As you can see attachments are stored as a map where keys are attachment names and values are defined as:

content-type
[Optional] MIME content type of the attachment, will help you to get an initial idea of what could be inside.
size
[Optional] Size of the attachment in bytes
URL
HTTP URL where your component may download the attachment, you can be sure that URL contains all information you need to download it, no additional authentication should be required.
NOTE: You shouldn't assume or expect anything about the format or host/port part of that URL, as it could be changed without the prior notice.
NOTE: attachment URLs are internal elastic.io cluster specific URLs and currently can not be accessed from outside of the cluster

How to create a new attachment

In the previous section, you saw your component may access attachments so that you could work with binary data in your component, however, what if you would like to receive/pull binary data and let is available as an attachment to the next component?
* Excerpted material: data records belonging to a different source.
**src/rtl/core_params.svh**
```systemverilog
`ifndef CORE_PARAMS_SVH
`define CORE_PARAMS_SVH

// PC value after reset
`define CORE_BOOT_ADDRESS 32'h0000_0000

// Architectural integer registers
`define CORE_NUM_REGS 32

`endif

```
**src/rtl/core_pkg.sv**
```systemverilog
package core_pkg;

    typedef enum logic [3:0] {
        ALU_ADD,
        ALU_SUB,
        ALU_AND,
        ALU_OR,
        ALU_XOR,
        ALU_SLT,
        ALU_PASS_B
    } alu_op_e;

    typedef enum logic [2:0] {
        ST_FETCH,
        ST_DECODE,
        ST_EXECUTE,
        ST_MEM,
        ST_WRITEBACK,
        ST_BRANCH_DONE
    } fsm_state_e;

    // Old PC is the address of the instruction in flight
    typedef enum logic [1:0] {
        A_PC,
        A_RS1,
        A_ZERO,
        A_OLD_PC
    } alu_a_sel_e;

    typedef enum logic [1:0] {
        B_RS2,
        B_FOUR,
        B_IMM
    } alu_b_sel_e;

    typedef enum logic [1:0] {
        MODE_ADD,
        MODE_BRANCH,
        MODE_FUNCT
    } alu_mode_e;

    typedef struct packed {
        logic       pc_write;
        logic       pc_write_cond;
        logic       branch_ne;
        logic       addr_sel;      // 1 selects the ALU result register
        logic       mem_read;
        logic       mem_write;
        logic       ir_write;
        logic       wb_sel;        // 1 selects the memory register
        logic       reg_write;
        alu_a_sel_e alu_src_a;
        alu_b_sel_e alu_src_b;
        alu_mode_e  alu_mode;
        logic       pc_source;     // 1 selects the ALU result register
    } ctrl_t;

endpackage

```
**src/rtl/isa_pkg.sv**
```systemverilog
package isa_pkg;

    typedef enum logic [6:0] {
        OPC_LOAD   = 7'b0000011,
        OPC_OP_IMM = 7'b0010011,
        OPC_STORE  = 7'b0100011,
        OPC_OP     = 7'b0110011,
        OPC_LUI    = 7'b0110111,
        OPC_BRANCH = 7'b1100011,
        OPC_JAL    = 7'b1101111
    } opcode_e;

    // BEQ shares 000 with ADD
    typedef enum logic [2:0] {
        F3_ADD = 3'b000,
        F3_BNE = 3'b001,
        F3_SLT = 3'b010,
        F3_XOR = 3'b100,
        F3_OR  = 3'b110,
        F3_AND = 3'b111
    } funct3_e;

    typedef struct packed {
        logic [6:0] funct7;
        logic [4:0] rs2;
        logic [4:0] rs1;
        funct3_e    funct3;
        logic [4:0] rd;
        opcode_e    opcode;
    } r_format_t;

    typedef struct packed {
        logic [11:0] imm_11_0;
        logic [4:0]  rs1;
        funct3_e     funct3;
        logic [4:0]  rd;
        opcode_e     opcode;
    } i_format_t;

    typedef struct packed {
        logic [6:0] imm_11_5;
        logic [4:0] rs2;
        logic [4:0] rs1;
        funct3_e    funct3;
        logic [4:0] imm_4_0;
        opcode_e    opcode;
    } s_format_t;

    typedef struct packed {
        logic       imm_12;
        logic [5:0] imm_10_5;
        logic [4:0] rs2;
        logic [4:0] rs1;
        funct3_e    funct3;
        logic [3:0] imm_4_1;
        logic       imm_11;
        opcode_e    opcode;
    } b_format_t;

    typedef struct packed {
        logic [19:0] imm_31_12;
        logic [4:0]  rd;
        opcode_e     opcode;
    } u_format_t;

    typedef struct packed {
        logic       imm_20;
        logic [9:0] imm_10_1;
        logic       imm_11;
        logic [7:0] imm_19_12;
        logic [4:0] rd;
        opcode_e    opcode;
    } j_format_t;

    typedef union packed {
        r_format_t r;
        i_format_t i;
        s_format_t s;
        b_format_t b;
        u_format_t u;
        j_format_t j;
    } instr_u;

endpackage

```
**src/rtl/alu.sv**
```systemverilog
`timescale 1ns/1ns

module alu (
    input  core_pkg::alu_op_e op,
    input  logic [31:0]       a,
    input  logic [31:0]       b,
    output logic [31:0]       result,
    output logic              zero
);
    import core_pkg::*;

    always_comb begin
        case (op)
            ALU_ADD: begin
                result = a + b;
            end
            ALU_SUB: begin
                result = a - b;
            end
            ALU_AND: begin
                result = a & b;
            end
            ALU_OR: begin
                result = a | b;
            end
            ALU_XOR: begin
                result = a ^ b;
            end
            ALU_SLT: begin
                result = {31'd0, $signed(a) < $signed(b)};
            end
            ALU_PASS_B: begin
                result = b;
            end
            default: begin
                result = 32'd0;
            end
        endcase
    end

    // Branch compares look at this after a subtract
    assign zero = (result == 32'd0);

endmodule

```
**src/rtl/control_fsm.sv**
```systemverilog
`timescale 1ns/1ns

module control_fsm (
    input  logic             clk,
    input  logic             reset,
    input  isa_pkg::opcode_e opcode,
    input  logic [2:0]       funct3,
    output core_pkg::ctrl_t  ctrl
);
    import isa_pkg::*;
    import core_pkg::*;

    fsm_state_e state;
    fsm_state_e next_state;

    always_ff @(posedge clk) begin
        if (reset) begin
            state <= ST_FETCH;
        end else begin
            state <= next_state;
        end
    end

    always_comb begin
        case (state)
            ST_FETCH: begin
                next_state = ST_DECODE;
            end
            ST_DECODE: begin
                case (opcode)
                    OPC_BRANCH: next_state = ST_BRANCH_DONE;
                    OPC_OP, OPC_OP_IMM, OPC_LOAD,
                    OPC_STORE, OPC_LUI, OPC_JAL: next_state = ST_EXECUTE;
                    // Unknown opcodes retire as a no-op
                    default: next_state = ST_FETCH;
                endcase
            end
            ST_EXECUTE: begin
                if (opcode == OPC_LOAD || opcode == OPC_STORE) begin
                    next_state = ST_MEM;
                end else begin
                    next_state = ST_WRITEBACK;
                end
            end
            ST_MEM: begin
                next_state = (opcode == OPC_LOAD) ? ST_WRITEBACK : ST_FETCH;
            end
            default: begin
                next_state = ST_FETCH;
            end
        endcase
    end

    always_comb begin
        ctrl = '0;
        // Bus and write enables stay low in reset
        if (!reset) begin
            case (state)
                ST_FETCH: begin
                    ctrl.mem_read  = 1'b1;
                    ctrl.ir_write  = 1'b1;
                    ctrl.alu_src_a = A_PC;
                    ctrl.alu_src_b = B_FOUR;
                    ctrl.pc_write  = 1'b1;
                end
                ST_DECODE: begin
                    // Branch and jump target into the ALU result register
                    ctrl.alu_src_a = A_OLD_PC;
                    ctrl.alu_src_b = B_IMM;
                end
                ST_EXECUTE: begin
                    case (opcode)
                        OPC_OP: begin
                            ctrl.alu_src_a = A_RS1;
                            ctrl.alu_src_b = B_RS2;
                            ctrl.alu_mode  = MODE_FUNCT;
                        end
                        OPC_OP_IMM: begin
                            ctrl.alu_src_a = A_RS1;
                            ctrl.alu_src_b = B_IMM;
                            ctrl.alu_mode  = MODE_FUNCT;
                        end
                        OPC_LUI: begin
                            ctrl.alu_src_a = A_ZERO;
                            ctrl.alu_src_b = B_IMM;
                            ctrl.alu_mode  = MODE_FUNCT;
                        end
                        OPC_JAL: begin
                            // Link value while the PC takes the target
                            ctrl.alu_src_a = A_OLD_PC;
                            ctrl.alu_src_b = B_FOUR;
                            ctrl.pc_write  = 1'b1;
                            ctrl.pc_source = 1'b1;
                        end
                        default: begin
                            ctrl.alu_src_a = A_RS1;
                            ctrl.alu_src_b = B_IMM;
                        end
                    endcase
                end
                ST_BRANCH_DONE: begin
                    ctrl.alu_src_a     = A_RS1;
                    ctrl.alu_src_b     = B_RS2;
                    ctrl.alu_mode      = MODE_BRANCH;
                    ctrl.pc_write_cond = 1'b1;
                    ctrl.branch_ne     = (funct3 == F3_BNE);
                    ctrl.pc_source     = 1'b1;
                end
                ST_MEM: begin
                    ctrl.addr_sel  = 1'b1;
                    ctrl.mem_read  = (opcode == OPC_LOAD);
                    ctrl.mem_write = (opcode == OPC_STORE);
                end
                ST_WRITEBACK: begin
                    ctrl.reg_write = 1'b1;
                    ctrl.wb_sel    = (opcode == OPC_LOAD);
                end
                default: begin
                    ctrl = '0;
                end
            endcase
        end
    end

    a_mem_exclusive: assert property (@(posedge clk) disable iff (reset)
        !(ctrl.mem_read && ctrl.mem_write));

    // Instruction register loads only on a fetch, and decode always follows
    a_ir_write_fetch: assert property (@(posedge clk) disable iff (reset)
        ctrl.ir_write |-> (state == ST_FETCH) ##1 (state == ST_DECODE));

    a_state_legal: assert property (@(posedge clk) disable iff (reset)
        state inside {ST_FETCH, ST_DECODE, ST_EXECUTE, ST_MEM, ST_WRITEBACK, ST_BRANCH_DONE});

endmodule

```
**src/rtl/core.sv**
```systemverilog
`timescale 1ns/1ns
`include "core_params.svh"

module core (
    input  logic        clk,
    input  logic        reset,
    input  logic [31:0] read_data,
    output logic        memory_read,
    output logic        memory_write,
    output logic [31:0] address,
    output logic [31:0] write_data
);
    import isa_pkg::*;
    import core_pkg::*;

    ctrl_t       ctrl;
    instr_u      ir;
    alu_op_e     alu_op;
    logic [31:0] pc;
    logic [31:0] old_pc;
    logic [31:0] memory_reg;
    logic [31:0] a_reg;
    logic [31:0] b_reg;
    logic [31:0] alu_reg;
    logic [31:0] rs1_data;
    logic [31:0] rs2_data;
    logic [31:0] immediate;
    logic [31:0] alu_a;
    logic [31:0] alu_b;
    logic [31:0] alu_result;
    logic [31:0] pc_next;
    logic [31:0] wb_data;
    logic        alu_zero;
    logic        pc_load;

    assign address      = ctrl.addr_sel ? alu_reg : pc;
    assign memory_read  = ctrl.mem_read;
    assign memory_write = ctrl.mem_write;
    assign write_data   = b_reg;

    always_comb begin
        case (ctrl.alu_src_a)
            A_PC:     alu_a = pc;
            A_RS1:    alu_a = a_reg;
            A_OLD_PC: alu_a = old_pc;
            default:  alu_a = 32'd0;
        endcase
    end

    always_comb begin
        case (ctrl.alu_src_b)
            B_RS2:   alu_b = b_reg;
            B_FOUR:  alu_b = 32'd4;
            B_IMM:   alu_b = immediate;
            default: alu_b = 32'd0;
        endcase
    end

    // BNE inverts the sense of the zero flag
    assign pc_load = ctrl.pc_write | (ctrl.pc_write_cond & (alu_zero ^ ctrl.branch_ne));
    assign pc_next = ctrl.pc_source ? alu_reg : alu_result;
    assign wb_data = ctrl.wb_sel ? memory_reg : alu_reg;

    always_ff @(posedge clk) begin
        if (reset) begin
            pc <= `CORE_BOOT_ADDRESS;
            ir <= '0;
        end else begin
            if (pc_load) begin
                pc <= pc_next;
            end
            if (ctrl.ir_write) begin
                ir <= read_data;
            end
        end
    end

    // Holding registers between steps
    always_ff @(posedge clk) begin
        if (ctrl.ir_write) begin
            old_pc <= pc;
        end
        if (ctrl.mem_read) begin
            memory_reg <= read_data;
        end
        a_reg   <= rs1_data;
        b_reg   <= rs2_data;
        alu_reg <= alu_result;
    end

    control_fsm control_fsm_i (
        .clk    (clk),
        .reset  (reset),
        .opcode (ir.r.opcode),
        .funct3 (ir.r.funct3),
        .ctrl   (ctrl)
    );

    instr_decode instr_decode_i (
        .instr     (ir),
        .alu_mode  (ctrl.alu_mode),
        .immediate (immediate),
        .alu_op    (alu_op)
    );

    alu alu_i (
        .op     (alu_op),
        .a      (alu_a),
        .b      (alu_b),
        .result (alu_result),
        .zero   (alu_zero)
    );

    register_file register_file_i (
        .clk          (clk),
        .reset        (reset),
        .write_enable (ctrl.reg_write),
        .read_addr_1  (ir.r.rs1),
        .read_addr_2  (ir.r.rs2),
        .write_addr   (ir.r.rd),
        .write_data   (wb_data),
        .read_data_1  (rs1_data),
        .read_data_2  (rs2_data)
    );

endmodule

```
**src/rtl/instr_decode.sv**
```systemverilog
`timescale 1ns/1ns

module instr_decode (
    input  isa_pkg::instr_u     instr,
    input  core_pkg::alu_mode_e alu_mode,
    output logic [31:0]         immediate,
    output core_pkg::alu_op_e   alu_op
);
    import isa_pkg::*;
    import core_pkg::*;

    logic is_alu_opcode;

    assign is_alu_opcode = (instr.r.opcode == OPC_OP) || (instr.r.opcode == OPC_OP_IMM);

    // Immediate layout depends on the format of the opcode
    always_comb begin
        case (instr.r.opcode)
            OPC_OP_IMM, OPC_LOAD: begin
                immediate = {{20{instr.i.imm_11_0[11]}}, instr.i.imm_11_0};
            end
            OPC_STORE: begin
                immediate = {{20{instr.s.imm_11_5[6]}}, instr.s.imm_11_5, instr.s.imm_4_0};
            end
            OPC_BRANCH: begin
                immediate = {{20{instr.b.imm_12}}, instr.b.imm_11, instr.b.imm_10_5,
                             instr.b.imm_4_1, 1'b0};
            end
            OPC_LUI: begin
                immediate = {instr.u.imm_31_12, 12'd0};
            end
            OPC_JAL: begin
                immediate = {{12{instr.j.imm_20}}, instr.j.imm_19_12, instr.j.imm_11,
                             instr.j.imm_10_1, 1'b0};
            end
            default: begin
                immediate = 32'd0;
            end
        endcase
    end

    always_comb begin
        alu_op = ALU_ADD;
        case (alu_mode)
            MODE_BRANCH: begin
                alu_op = ALU_SUB;
            end
            MODE_FUNCT: begin
                if (is_alu_opcode) begin
                    case (instr.r.funct3)
                        F3_ADD: begin
                            // SUB exists only in the register form
                            if (instr.r.opcode == OPC_OP && instr.r.funct7[5]) begin
                                alu_op = ALU_SUB;
                            end
                        end
                        F3_SLT:  alu_op = ALU_SLT;
                        F3_XOR:  alu_op = ALU_XOR;
                        F3_OR:   alu_op = ALU_OR;
                        F3_AND:  alu_op = ALU_AND;
                        default: alu_op = ALU_ADD;
                    endcase
                end else if (instr.r.opcode == OPC_LUI) begin
                    alu_op = ALU_PASS_B;
                end
            end
            default: begin
                alu_op = ALU_ADD;
            end
        endcase
    end

endmodule

```
**src/rtl/register_file.sv**
```systemverilog
`timescale 1ns/1ns
`include "core_params.svh"

module register_file (
    input  logic        clk,
    input  logic        reset,
    input  logic        write_enable,
    input  logic [4:0]  read_addr_1,
    input  logic [4:0]  read_addr_2,
    input  logic [4:0]  write_addr,
    input  logic [31:0] write_data,
    output logic [31:0] read_data_1,
    output logic [31:0] read_data_2
);

    logic [31:0] regs [`CORE_NUM_REGS];

    always_ff @(posedge clk) begin
        if (reset) begin
            for (int i = 0; i < `CORE_NUM_REGS; i++) begin
                regs[i] <= 32'd0;
            end
        end else if (write_enable && write_addr != 5'd0) begin
            regs[write_addr] <= write_data;
        end
    end

    assign read_data_1 = regs[read_addr_1];
    assign read_data_2 = regs[read_addr_2];

    // x0 stays zero from reset on because its writes are dropped
    a_x0_zero: assert property (@(posedge clk) disable iff (reset)
        ((read_addr_1 == 5'd0) |-> (read_data_1 == 32'd0)) and
        ((read_addr_2 == 5'd0) |-> (read_data_2 == 32'd0)));

endmodule

```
It's also easy to do - elastic.io API will help you with that.

To create a new attachment you would need to do an HTTP POST to the following URL:

curl https://api.elastic.io/v2/resources/storage/signed-url \
   -X POST \
   -u {EMAIL}:{APIKEY} 

Please make sure you are using authentication credentials that you will find in your container's environment variables. It will return you something like this:

{
  "get_url": "http://steward.marathon.slave.mesos:8200/files/ea941d07-3ff5-4df1-b812-1bae2f0b9c36",
  "put_url": "http://steward.marathon.slave.mesos:8200/files/ea941d07-3ff5-4df1-b812-1bae2f0b9c36"
}

Now you can use put_url to store your binary data and get_url you should place into the attachment section (as shown above) so that next component may have a chance to read your binary data.